The trousers, loafers, person, and framing hold steady across every result. Only the top changes, which is what makes this practical for showing one model in a range of products, or one product on a range of models by swapping the person reference instead.
Turbo mode
settings.turbo applies all the garment edits in a single larger pass, which runs faster than the default at the same price. The same four-piece outfit, generated both ways:
Side by side, the turbo pass tracks the normal one while finishing faster, at the same price. It takes the same garment range as the default, with around four garments the recommended sweet spot for turbo.
[
{
"taskType": "imageInference",
"taskUUID": "c3d4e5f6-a7b8-9012-cdef-345678901234",
"model": "prunaai:p-image@try-on",
"inputs": {
"referenceImages": [
{ "image": "https://example.com/person.jpg", "role": "person" },
{ "image": "https://example.com/overshirt.jpg", "role": "garment" },
{ "image": "https://example.com/trousers.jpg", "role": "garment" }
]
},
"settings": { "turbo": true }
}
]Reach for turbo when you're generating at volume, ideally on small outfits of around four pieces.
Input guidelines
The output quality tracks the input quality, and the person image matters most.

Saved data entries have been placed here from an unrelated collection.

`src/asa_cfg_pkg.sv`:
```
// Width and depth constants of the replication to traffic manager adapter.
// Identifier widths, queue depths and the back-pressure thresholds.

`default_nettype none

package asa_cfg_pkg;

	// ==================================================
	// Identifier and field widths
	// ==================================================
	localparam int PACKET_ID_NBITS     = 6;   // 64 packets in flight.
	localparam int QID_NBITS           = 8;
	localparam int CONN_ID_NBITS       = 10;
	localparam int CONN_GROUP_NBITS    = 6;
	localparam int PORT_QUEUE_NBITS    = 5;
	localparam int PORT_ID_NBITS       = 4;
	localparam int BUF_PTR_NBITS       = 12;
	localparam int PACKET_LENGTH_NBITS = 14;
	localparam int READ_COUNT_NBITS    = 5;

	// ==================================================
	// Queue depths and back-pressure levels
	// ==================================================
	localparam int INTAKE_DEPTH_NBITS  = 4;
	localparam int PENDING_DEPTH_NBITS = 5;
	localparam int RELEASE_DEPTH_NBITS = 5;
	localparam int BP_ON_LEVEL         = 10;  // Raise rep_bp above this intake count.
	localparam int BP_OFF_LEVEL        = 6;   // Drop rep_bp below this intake count.

endpackage

`default_nettype wire

```
`src/asa_types_pkg.sv`:
```
// Packed struct types that pass between the adapter stages.
// Packet descriptor, replicated copy, poll acknowledgement,
// traffic manager enqueue and buffer release.

`default_nettype none

package asa_types_pkg;

	import asa_cfg_pkg::*;

	// ==================================================
	// Packet descriptor
	// ==================================================
	typedef struct packed {
		logic [PORT_ID_NBITS-1:0]       src_port;
		logic [PORT_ID_NBITS-1:0]       dst_port;
		logic [BUF_PTR_NBITS-1:0]       buf_ptr;
		logic [PACKET_LENGTH_NBITS-1:0] length;
	} pkt_desc_t;

	// One copy from the replicator.
	typedef struct packed {
		logic [PACKET_ID_NBITS-1:0] packet_id;
		logic [QID_NBITS-1:0]       qid;
		logic                       ucast;
		logic                       last;   // Final copy of a multicast packet.
		logic                       drop;
		pkt_desc_t                  desc;
	} rep_copy_t;

	// Answer of the traffic manager to one poll.
	typedef struct packed {
		logic                        drop;
		logic [CONN_ID_NBITS-1:0]    conn_id;
		logic [CONN_GROUP_NBITS-1:0] conn_group_id;
		logic [PORT_QUEUE_NBITS-1:0] port_queue_id;
		logic [PORT_ID_NBITS-1:0]    port_id;
	} poll_ack_t;

	// ==================================================
	// Outgoing requests
	// ==================================================
	typedef struct packed {
		logic [QID_NBITS-1:0]        qid;
		logic [CONN_ID_NBITS-1:0]    conn_id;
		logic [CONN_GROUP_NBITS-1:0] conn_group_id;
		logic [PORT_QUEUE_NBITS-1:0] port_queue_id;
		pkt_desc_t                   desc;
	} tm_enq_t;

	typedef struct packed {
		logic [READ_COUNT_NBITS-1:0]    read_count;
		logic [PORT_ID_NBITS-1:0]       src_port;
		logic [BUF_PTR_NBITS-1:0]       buf_ptr;
		logic [PACKET_LENGTH_NBITS-1:0] length;
	} release_t;

endpackage

`default_nettype wire

```
`src/asa_tm_interface.sv`:
```
// Top level of the replication to traffic manager adapter.
// Connects the intake, the read-count stage and the release output.

`default_nettype none

module asa_tm_interface (
	input  wire logic                             clk,
	input  wire logic                             rst_n,
	input  wire logic                             rep_enq_req,
	input  wire asa_types_pkg::rep_copy_t         rep_enq,
	output logic                                  rep_bp,
	output logic                                  poll_req,
	output logic [asa_cfg_pkg::QID_NBITS-1:0]     poll_qid,
	output logic [asa_cfg_pkg::PORT_ID_NBITS-1:0] poll_src_port,
	input  wire logic                             poll_ack,
	input  wire asa_types_pkg::poll_ack_t         poll_ack_data,
	output logic                                  tm_enq_req,
	output asa_types_pkg::tm_enq_t                tm_enq,
	input  wire logic                             discard_req,
	input  wire asa_types_pkg::release_t          discard,
	output logic                                  release_valid,
	output asa_types_pkg::release_t               release_data
);

	import asa_types_pkg::*;

	logic      sweep_done;
	logic      ack_valid;
	rep_copy_t ack_copy;
	poll_ack_t ack_data;
	logic      final_valid;
	release_t  final_release;

	enq_intake u_enq_intake (
		.clk           (clk),
		.rst_n         (rst_n),
		.rep_enq_req   (rep_enq_req),
		.rep_enq       (rep_enq),
		.sweep_done    (sweep_done),
		.poll_ack      (poll_ack),
		.poll_ack_data (poll_ack_data),
		.rep_bp        (rep_bp),
		.poll_req      (poll_req),
		.poll_qid      (poll_qid),
		.poll_src_port (poll_src_port),
		.ack_valid     (ack_valid),
		.ack_copy      (ack_copy),
		.ack_data      (ack_data)
	);

	read_count_stage u_read_count_stage (
		.clk           (clk),
		.rst_n         (rst_n),
		.ack_valid     (ack_valid),
		.ack_copy      (ack_copy),
		.ack_data      (ack_data),
		.sweep_done    (sweep_done),
		.tm_enq_req    (tm_enq_req),
		.tm_enq        (tm_enq),
		.final_valid   (final_valid),
		.final_release (final_release)
	);

	release_mux u_release_mux (
		.clk           (clk),
		.rst_n         (rst_n),
		.discard_req   (discard_req),
		.discard       (discard),
		.final_valid   (final_valid),
		.final_release (final_release),
		.release_valid (release_valid),
		.release_data  (release_data)
	);

endmodule

`default_nettype wire

```
`src/enq_intake.sv`:
```
// Replication intake queue with hysteresis back-pressure.
// Poll issue to the traffic manager and the queue of copies awaiting an answer.

`default_nettype none

module enq_intake (
	input  wire logic                             clk,
	input  wire logic                             rst_n,
	input  wire logic                             rep_enq_req,
	input  wire asa_types_pkg::rep_copy_t         rep_enq,
	input  wire logic                             sweep_done,
	input  wire logic                             poll_ack,
	input  wire asa_types_pkg::poll_ack_t         poll_ack_data,
	output logic                                  rep_bp,
	output logic                                  poll_req,
	output logic [asa_cfg_pkg::QID_NBITS-1:0]     poll_qid,
	output logic [asa_cfg_pkg::PORT_ID_NBITS-1:0] poll_src_port,
	output logic                                  ack_valid,
	output asa_types_pkg::rep_copy_t              ack_copy,
	output asa_types_pkg::poll_ack_t              ack_data
);

	import asa_cfg_pkg::*;
	import asa_types_pkg::*;

	logic                        rep_enq_req_d1;
	rep_copy_t                   rep_enq_d1;
	rep_copy_t                   intake_head;
	logic                        intake_empty;
	logic [INTAKE_DEPTH_NBITS:0] intake_count;
	logic                        intake_rd;

	assign intake_rd = ~intake_empty & sweep_done;  // Hold polls until the table is clear.

	sync_fifo #(
		.payload_t   (rep_copy_t),
		.DEPTH_NBITS (INTAKE_DEPTH_NBITS)
	) u_intake_fifo (
		.clk   (clk),
		.rst_n (rst_n),
		.wr    (rep_enq_req_d1),
		.din   (rep_enq_d1),
		.rd    (intake_rd),
		.dout  (intake_head),
		.empty (intake_empty),
		.count (intake_count)
	);

	// Each polled copy waits here for its answer. Answers come back in poll order.
	sync_fifo #(
		.payload_t   (rep_copy_t),
		.DEPTH_NBITS (PENDING_DEPTH_NBITS)
	) u_pending_fifo (
		.clk   (clk),
		.rst_n (rst_n),
		.wr    (intake_rd),
		.din   (intake_head),
		.rd    (ack_valid),
		.dout  (ack_copy),
		.empty (),
		.count ()
	);

	always_ff @(posedge clk) begin
		rep_enq_d1    <= rep_enq;
		poll_qid      <= intake_head.qid;
		poll_src_port <= intake_head.desc.src_port;
		ack_data      <= poll_ack_data;
	end

	always_ff @(posedge clk or negedge rst_n) begin
		if (!rst_n) begin
			rep_enq_req_d1 <= 1'b0;
			poll_req       <= 1'b0;
			ack_valid      <= 1'b0;
			rep_bp         <= 1'b0;
		end else begin
			rep_enq_req_d1 <= rep_enq_req;
			poll_req       <= intake_rd;
			ack_valid      <= poll_ack;
			if (intake_count > BP_ON_LEVEL) begin
				rep_bp <= 1'b1;
			end else if (intake_count < BP_OFF_LEVEL) begin
				rep_bp <= 1'b0;
			end
		end
	end

endmodule

`default_nettype wire

```
`src/read_count_stage.sv`:
```
// Per-packet read-count table with its reset-time clear sweep.
// Write-forwarding for back-to-back copies, acknowledgement merge,
// enqueue generation and the release of final copies.

`default_nettype none

module read_count_stage (
	input  wire logic                     clk,
	input  wire logic                     rst_n,
	input  wire logic                     ack_valid,
	input  wire asa_types_pkg::rep_copy_t ack_copy,
	input  wire asa_types_pkg::poll_ack_t ack_data,
	output logic                          sweep_done,
	output logic                          tm_enq_req,
	output asa_types_pkg::tm_enq_t        tm_enq,
	output logic                          final_valid,
	output asa_types_pkg::release_t       final_release
);

	import asa_cfg_pkg::*;
	import asa_types_pkg::*;

	localparam int RC_DEPTH = 1 << PACKET_ID_NBITS;

	logic [READ_COUNT_NBITS-1:0] rc_ram [RC_DEPTH];
	logic [PACKET_ID_NBITS-1:0]  sweep_addr;

	logic                        s1_valid;
	rep_copy_t                   s1_copy;
	poll_ack_t                   s1_ack;
	logic                        s1_drop;
	logic [READ_COUNT_NBITS-1:0] s1_rdata;

	logic                        is_final;
	logic [READ_COUNT_NBITS-1:0] old_count;
	logic [READ_COUNT_NBITS-1:0] new_count;
	tm_enq_t                     enq_next;
	release_t                    rel_next;

	logic                        wb_wr;
	logic [PACKET_ID_NBITS-1:0]  wb_addr;
	logic [READ_COUNT_NBITS-1:0] wb_data;
	logic                        wb_wr_d1;
	logic [PACKET_ID_NBITS-1:0]  wb_addr_d1;
	logic [READ_COUNT_NBITS-1:0] wb_data_d1;

	// ==================================================
	// Table clear and RAM
	// ==================================================
	always_ff @(posedge clk or negedge rst_n) begin
		if (!rst_n) begin
			sweep_addr <= '0;
			sweep_done <= 1'b0;
		end else if (!sweep_done) begin
			sweep_addr <= sweep_addr + 1'b1;
			sweep_done <= &sweep_addr;  // Last entry written this cycle.
		end
	end

	always_ff @(posedge clk) begin
		if (!sweep_done) begin
			rc_ram[sweep_addr] <= '0;
		end else if (wb_wr) begin
			rc_ram[wb_addr] <= wb_data;
		end
		s1_rdata <= rc_ram[ack_copy.packet_id];
	end

	// ==================================================
	// Count update and merge
	// ==================================================
	always_comb begin
		is_final = s1_copy.ucast | s1_copy.last;
		// The two newest writes have not reached the value read from the RAM.
		if (wb_wr && wb_addr == s1_copy.packet_id) begin
			old_count = wb_data;
		end else if (wb_wr_d1 && wb_addr_d1 == s1_copy.packet_id) begin
			old_count = wb_data_d1;
		end else begin
			old_count = s1_rdata;
		end
		new_count = old_count + {{(READ_COUNT_NBITS-1){1'b0}}, ~s1_drop};

		enq_next.qid           = s1_copy.qid;
		enq_next.conn_id       = s1_ack.conn_id;
		enq_next.conn_group_id = s1_ack.conn_group_id;
		enq_next.port_queue_id = s1_ack.port_queue_id;
		enq_next.desc          = s1_copy.desc;
		enq_next.desc.dst_port = s1_ack.port_id;

		rel_next.read_count = new_count;
		rel_next.src_port   = s1_copy.desc.src_port;
		rel_next.buf_ptr    = s1_copy.desc.buf_ptr;
		rel_next.length     = s1_copy.desc.length;
	end

	always_ff @(posedge clk) begin
		s1_copy       <= ack_copy;
		s1_ack        <= ack_data;
		s1_drop       <= ack_copy.drop | ack_data.drop;
		wb_addr       <= s1_copy.packet_id;
		wb_data       <= is_final ? '0 : new_count;  // The next packet on this id starts at zero.
		wb_addr_d1    <= wb_addr;
		wb_data_d1    <= wb_data;
		tm_enq        <= enq_next;
		final_release <= rel_next;
	end

	always_ff @(posedge clk or negedge rst_n) begin
		if (!rst_n) begin
			s1_valid    <= 1'b0;
			wb_wr       <= 1'b0;
			wb_wr_d1    <= 1'b0;
			tm_enq_req  <= 1'b0;
			final_valid <= 1'b0;
		end else begin
			s1_valid    <= ack_valid;
			wb_wr       <= s1_valid;
			wb_wr_d1    <= wb_wr;
			tm_enq_req  <= s1_valid & ~s1_drop;
			final_valid <= s1_valid & is_final;
		end
	end

endmodule

`default_nettype wire

```
`src/release_mux.sv`:
```
// Release queue and the buffer manager output.
// A registered discard takes the output cycle ahead of queued releases.

`default_nettype none

module release_mux (
	input  wire logic                     clk,
	input  wire logic                     rst_n,
	input  wire logic                     discard_req,
	input  wire asa_types_pkg::release_t  discard,
	input  wire logic                     final_valid,
	input  wire asa_types_pkg::release_t  final_release,
	output logic                          release_valid,
	output asa_types_pkg::release_t       release_data
);

	import asa_cfg_pkg::*;
	import asa_types_pkg::*;

	logic     discard_req_d1;
	release_t discard_d1;
	release_t discard_out;
	release_t queue_head;
	logic     queue_empty;
	logic     queue_rd;

	assign queue_rd = ~discard_req_d1 & ~queue_empty;

	always_comb begin
		discard_out            = discard_d1;
		discard_out.read_count = '0;  // No copy of a discarded packet was enqueued.
	end

	sync_fifo #(
		.payload_t   (release_t),
		.DEPTH_NBITS (RELEASE_DEPTH_NBITS)
	) u_release_fifo (
		.clk   (clk),
		.rst_n (rst_n),
		.wr    (final_valid),
		.din   (final_release),
		.rd    (queue_rd),
		.dout  (queue_head),
		.empty (queue_empty),
		.count ()
	);

	always_ff @(posedge clk) begin
		discard_d1   <= discard;
		release_data <= discard_req_d1 ? discard_out : queue_head;
	end

	always_ff @(posedge clk or negedge rst_n) begin
		if (!rst_n) begin
			discard_req_d1 <= 1'b0;
			release_valid  <= 1'b0;
		end else begin
			discard_req_d1 <= discard_req;
			release_valid  <= discard_req_d1 | ~queue_empty;
		end
	end

endmodule

`default_nettype wire

```
`src/sync_fifo.sv`:
```
// Synchronous first-word-fall-through queue.
// Register array with read and write pointers and an occupancy count.

`default_nettype none

module sync_fifo #(
	parameter type payload_t   = logic,
	parameter int  DEPTH_NBITS = 4
) (
	input  wire logic           clk,
	input  wire logic           rst_n,
	input  wire logic           wr,
	input  wire payload_t       din,
	input  wire logic           rd,
	output payload_t            dout,
	output logic                empty,
	output logic [DEPTH_NBITS:0] count
);

	localparam int DEPTH = 1 << DEPTH_NBITS;

	payload_t               mem [DEPTH];
	logic [DEPTH_NBITS-1:0] wr_ptr;
	logic [DEPTH_NBITS-1:0] rd_ptr;
	logic                   full;
	logic                   do_wr;
	logic                   do_rd;

	assign empty = (count == '0);
	assign full  = count[DEPTH_NBITS];
	assign do_rd = rd & ~empty;
	assign do_wr = wr & (~full | do_rd);  // A read in the same cycle frees the slot.
	assign dout  = mem[rd_ptr];

	always_ff @(posedge clk) begin
		if (do_wr) begin
			mem[wr_ptr] <= din;
		end
	end

	always_ff @(posedge clk or negedge rst_n) begin
		if (!rst_n) begin
			wr_ptr <= '0;
			rd_ptr <= '0;
			count  <= '0;
		end else begin
			if (do_wr) begin
				wr_ptr <= wr_ptr + 1'b1;
			end
			if (do_rd) begin
				rd_ptr <= rd_ptr + 1'b1;
			end
			case ({do_wr, do_rd})
				2'b10:   count <= count + 1'b1;
				2'b01:   count <= count - 1'b1;
				default: count <= count;
			endcase
		end
	end

endmodule

`default_nettype wire

```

By default (settings.preserveInputSize: true) the result comes back at the person image's resolution. The model works at its own internal resolution and resizes, so the dimensions you send for the person set the dimensions you get back.
- Person image: a full-body or three-quarter shot works best. The model needs to see the whole body to place garments, and tightly cropped or partial photos can leave artifacts.
- Garment images: flat-lay packshots on a plain background read most reliably. Worn or on-model photos also work, and if one image shows several garments, name the target in
positivePrompt. - Declined items: handheld accessories (umbrellas, phones, wallets) and small extras like gloves or pocket squares aren't supported as garments, so leave them out of the reference list. A request built around them comes back as an error rather than a result.
With the inputs in good shape, the model takes care of fit and placement on its own, including how separate pieces layer.
Tips
-
Tag roles instead of writing a prompt. With clean flat-lay garments, the roles carry everything the model needs. Save
positivePromptfor the case where a reference shows more than one garment and you have to name the target. -
One item per body spot. Two garments competing for the same place, like socks and shoes on the feet, usually leave you with just one. For big outfits, also keep to about seven or eight pieces, beyond that the model often delivers but doesn't promise.
-
Add a pose reference to restage. When you have the right person and outfit but the wrong stance, a
poseentry borrows the body position without changing the identity. -
Use turbo for volume. It runs faster than the default at the same price and takes the same garment range, with around four pieces the recommended sweet spot.